▸ Exercise aim: Exactly those lines from the one with "export SYNTH_HDL_FRONTEND = slang" through the end of the listing below must be returned, and nothing else.

** Source information follows **

### config.mk
export PLATFORM = sky130hd
export DESIGN_NAME = simd_shcmp
export DESIGN_NICKNAME = d
export VERILOG_FILES = /design/src/rtl/simd_shcmp.sv
export SDC_FILE = /design/constraint.sdc
export NUM_CORES = 1
export LEC_CHECK = 0
export ABC_AREA = 1
export CAP_MARGIN = 10
export CORE_UTILIZATION = 42
export CTS_CLUSTER_SIZE = 14
export DETAILED_ROUTE_END_ITERATION = 10
export PLACE_DENSITY = 0.78
export SLEW_MARGIN = 20
export SYNTH_ARGS = -nofsm -noshare
export SYNTH_HDL_FRONTEND = slang
export SYNTH_SLANG_ARGS = --single-unit
### constraint.sdc
create_clock -name clk -period 0.8 [get_ports clk]
set_clock_uncertainty 0.15 [all_clocks]
set_input_delay 0.2 -clock clk [delete_from_list [all_inputs] [get_ports clk]]
set_output_delay 0.2 -clock clk [all_outputs]
set_load 0.03 [all_outputs]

** End of Source information **

▸ Task answer:
export SYNTH_HDL_FRONTEND = slang
export SYNTH_SLANG_ARGS = --single-unit
### constraint.sdc
create_clock -name clk -period 0.8 [get_ports clk]
set_clock_uncertainty 0.15 [all_clocks]
set_input_delay 0.2 -clock clk [delete_from_list [all_inputs] [get_ports clk]]
set_output_delay 0.2 -clock clk [all_outputs]
set_load 0.03 [all_outputs]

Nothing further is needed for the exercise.